# Data Manipulation and Aggregation in KDB+ and Q

###

#### Introduction

KDB+ and Q excel in handling large datasets with unparalleled speed and efficiency. This chapter delves into the core functionalities of data manipulation and aggregation, showcasing how to transform and summarize data within the KDB+ environment.

#### Data Selection and Filtering

Q provides concise and powerful tools for extracting specific data subsets.

**Basic Selection**

Code snippet

```
// Sample data
trades:([] time:`time$til 10:00:01; price:100+til 10; symbol:`AAPL`GOOG`IBM)

// Select first 5 rows
first 5 trades

// Select last 3 rows
last 3 trades
```

**Conditional Selection**

Code snippet

```
// Select trades where price is greater than 105
select from trades where price > 105

// Select trades for AAPL
select from trades where symbol=`AAPL
```

#### Data Transformation

Q offers a rich set of functions for modifying data structures and values.

**Adding and Removing Columns**

Code snippet

```
// Add a new column
trades[`volume]:1000*til 10

// Remove a column
del volume from trades
```

**Grouping and Sorting**

Code snippet

```
// Group by symbol and calculate average price
avg price by symbol from trades

// Sort trades by time
trades: trades[asc time]
```

**Joining Tables**

Code snippet

```
// Create another table
quotes:([] time:`time$til 10:00:01; open:95+til 10; symbol:`AAPL`GOOG`IBM)

// Join trades and quotes on time and symbol
joinedTable: aj[`time`symbol; trades; quotes]
```

#### Aggregation Functions

Q provides a suite of built-in functions for summarizing data.

**Basic Aggregations**

Code snippet

```
// Calculate sum, average, min, max, and count of price
sum price from trades
avg price from trades
min price from trades
max price from trades
count price from trades
```

**Grouped Aggregations**

Code snippet

```
// Calculate average price by symbol
avg price by symbol from trades
```

**Window Functions**

Code snippet

```
// Calculate moving average of price
mavg: moving_avg[price; 3] // Calculate 3-period moving average
```

#### Advanced Data Manipulation

Q offers powerful tools for complex data transformations.

**Functional Programming**

Code snippet

```
// Calculate square of each price
sq price

// Apply a custom function to each row
f[x]: {x[`price] * x[`volume]}
trades[`turnover]: f each trades
```

**Query and Update**

Code snippet

```
// Update prices by 10% for AAPL
update price: price * 1.1 from trades where symbol=`AAPL
```

#### Performance Optimization

KDB+ excels in performance. Consider these tips:

* **Vectorized operations:** Utilize vector operations for efficient computations.
* **Data types:** Use appropriate data types for optimal memory usage.
* **Indexing:** Create indexes on frequently queried columns.
* **Compression:** Compress data to reduce memory footprint.

#### Summary

This chapter has introduced essential data manipulation and aggregation techniques in KDB+ and Q. Mastering these concepts will empower you to efficiently extract insights from your data. In the subsequent chapters, we will explore time series analysis, financial calculations, and advanced data engineering using KDB+.


---

# Agent Instructions: Querying This Documentation

If you need additional information that is not directly available in this page, you can query the documentation dynamically by asking a question.
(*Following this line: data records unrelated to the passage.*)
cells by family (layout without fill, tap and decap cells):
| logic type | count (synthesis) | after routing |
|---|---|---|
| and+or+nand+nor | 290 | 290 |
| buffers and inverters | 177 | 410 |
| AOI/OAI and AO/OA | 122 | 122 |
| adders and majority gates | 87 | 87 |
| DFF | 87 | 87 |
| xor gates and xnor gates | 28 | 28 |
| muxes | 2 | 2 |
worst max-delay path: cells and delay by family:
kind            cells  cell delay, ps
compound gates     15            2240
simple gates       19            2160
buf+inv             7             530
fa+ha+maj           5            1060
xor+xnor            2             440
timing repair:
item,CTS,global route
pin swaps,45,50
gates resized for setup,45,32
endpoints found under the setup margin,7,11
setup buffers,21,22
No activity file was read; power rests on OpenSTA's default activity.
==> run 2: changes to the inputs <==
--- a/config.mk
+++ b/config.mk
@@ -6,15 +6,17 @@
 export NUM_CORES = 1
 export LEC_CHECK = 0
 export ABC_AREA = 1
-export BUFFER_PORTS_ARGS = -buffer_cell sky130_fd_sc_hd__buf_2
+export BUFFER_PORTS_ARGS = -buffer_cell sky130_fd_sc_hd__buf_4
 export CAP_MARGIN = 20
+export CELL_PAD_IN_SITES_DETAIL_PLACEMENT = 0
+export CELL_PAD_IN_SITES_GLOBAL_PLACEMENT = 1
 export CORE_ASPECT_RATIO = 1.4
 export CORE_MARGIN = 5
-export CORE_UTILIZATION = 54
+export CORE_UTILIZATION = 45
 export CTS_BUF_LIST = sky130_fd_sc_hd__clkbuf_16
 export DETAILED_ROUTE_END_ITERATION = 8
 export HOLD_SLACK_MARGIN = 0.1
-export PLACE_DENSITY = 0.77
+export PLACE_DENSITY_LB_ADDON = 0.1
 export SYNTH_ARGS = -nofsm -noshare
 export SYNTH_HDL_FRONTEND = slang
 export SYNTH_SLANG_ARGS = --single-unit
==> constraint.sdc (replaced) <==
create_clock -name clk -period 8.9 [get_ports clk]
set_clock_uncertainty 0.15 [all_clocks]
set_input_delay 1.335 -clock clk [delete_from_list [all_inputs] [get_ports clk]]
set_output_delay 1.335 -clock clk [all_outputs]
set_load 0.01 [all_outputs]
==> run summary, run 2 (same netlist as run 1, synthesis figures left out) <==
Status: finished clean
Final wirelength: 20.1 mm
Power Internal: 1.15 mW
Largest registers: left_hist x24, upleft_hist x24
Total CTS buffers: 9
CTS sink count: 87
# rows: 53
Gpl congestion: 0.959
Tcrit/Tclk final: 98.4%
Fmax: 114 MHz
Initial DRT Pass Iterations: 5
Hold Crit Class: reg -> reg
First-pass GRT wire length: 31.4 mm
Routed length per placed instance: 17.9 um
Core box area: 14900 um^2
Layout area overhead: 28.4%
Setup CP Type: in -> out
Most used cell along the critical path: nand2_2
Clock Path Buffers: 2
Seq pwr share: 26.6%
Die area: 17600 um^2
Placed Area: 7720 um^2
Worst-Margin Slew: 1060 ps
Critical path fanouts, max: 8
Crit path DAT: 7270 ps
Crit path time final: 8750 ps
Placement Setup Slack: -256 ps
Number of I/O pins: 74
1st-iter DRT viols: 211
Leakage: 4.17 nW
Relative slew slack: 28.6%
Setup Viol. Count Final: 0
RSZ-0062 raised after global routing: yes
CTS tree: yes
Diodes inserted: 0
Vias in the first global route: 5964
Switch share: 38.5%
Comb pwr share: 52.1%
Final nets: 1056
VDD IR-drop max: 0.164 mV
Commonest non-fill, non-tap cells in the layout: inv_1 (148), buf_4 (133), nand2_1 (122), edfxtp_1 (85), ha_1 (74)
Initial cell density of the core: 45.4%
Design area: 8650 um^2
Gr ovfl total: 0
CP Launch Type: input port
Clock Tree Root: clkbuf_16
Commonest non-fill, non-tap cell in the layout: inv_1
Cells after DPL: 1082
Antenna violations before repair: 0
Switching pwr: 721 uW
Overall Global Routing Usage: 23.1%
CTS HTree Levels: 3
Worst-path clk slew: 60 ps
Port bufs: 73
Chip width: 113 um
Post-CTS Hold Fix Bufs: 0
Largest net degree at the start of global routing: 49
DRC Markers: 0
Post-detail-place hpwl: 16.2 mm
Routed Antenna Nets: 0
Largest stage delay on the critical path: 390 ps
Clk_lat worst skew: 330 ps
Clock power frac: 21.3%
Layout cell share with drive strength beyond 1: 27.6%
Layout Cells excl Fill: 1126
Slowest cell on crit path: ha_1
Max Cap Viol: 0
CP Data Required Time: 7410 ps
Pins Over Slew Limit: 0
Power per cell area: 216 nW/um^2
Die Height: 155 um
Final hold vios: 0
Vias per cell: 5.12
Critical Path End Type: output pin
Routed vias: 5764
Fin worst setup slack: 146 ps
Perform an HTTP GET request on the current page URL with the `ask` query parameter:

```
GET https://alex-semenov-ie.gitbook.io/book/master/data-manipulation-and-aggregation-in-kdb+-and-q.md?ask=<question>
```

The question should be specific, self-contained, and written in natural language.
The response will contain a direct answer to the question and relevant excerpts and sources from the documentation.

Use this mechanism when the answer is not explicitly present in the current page, you need clarification or additional context, or you want to retrieve related documentation sections.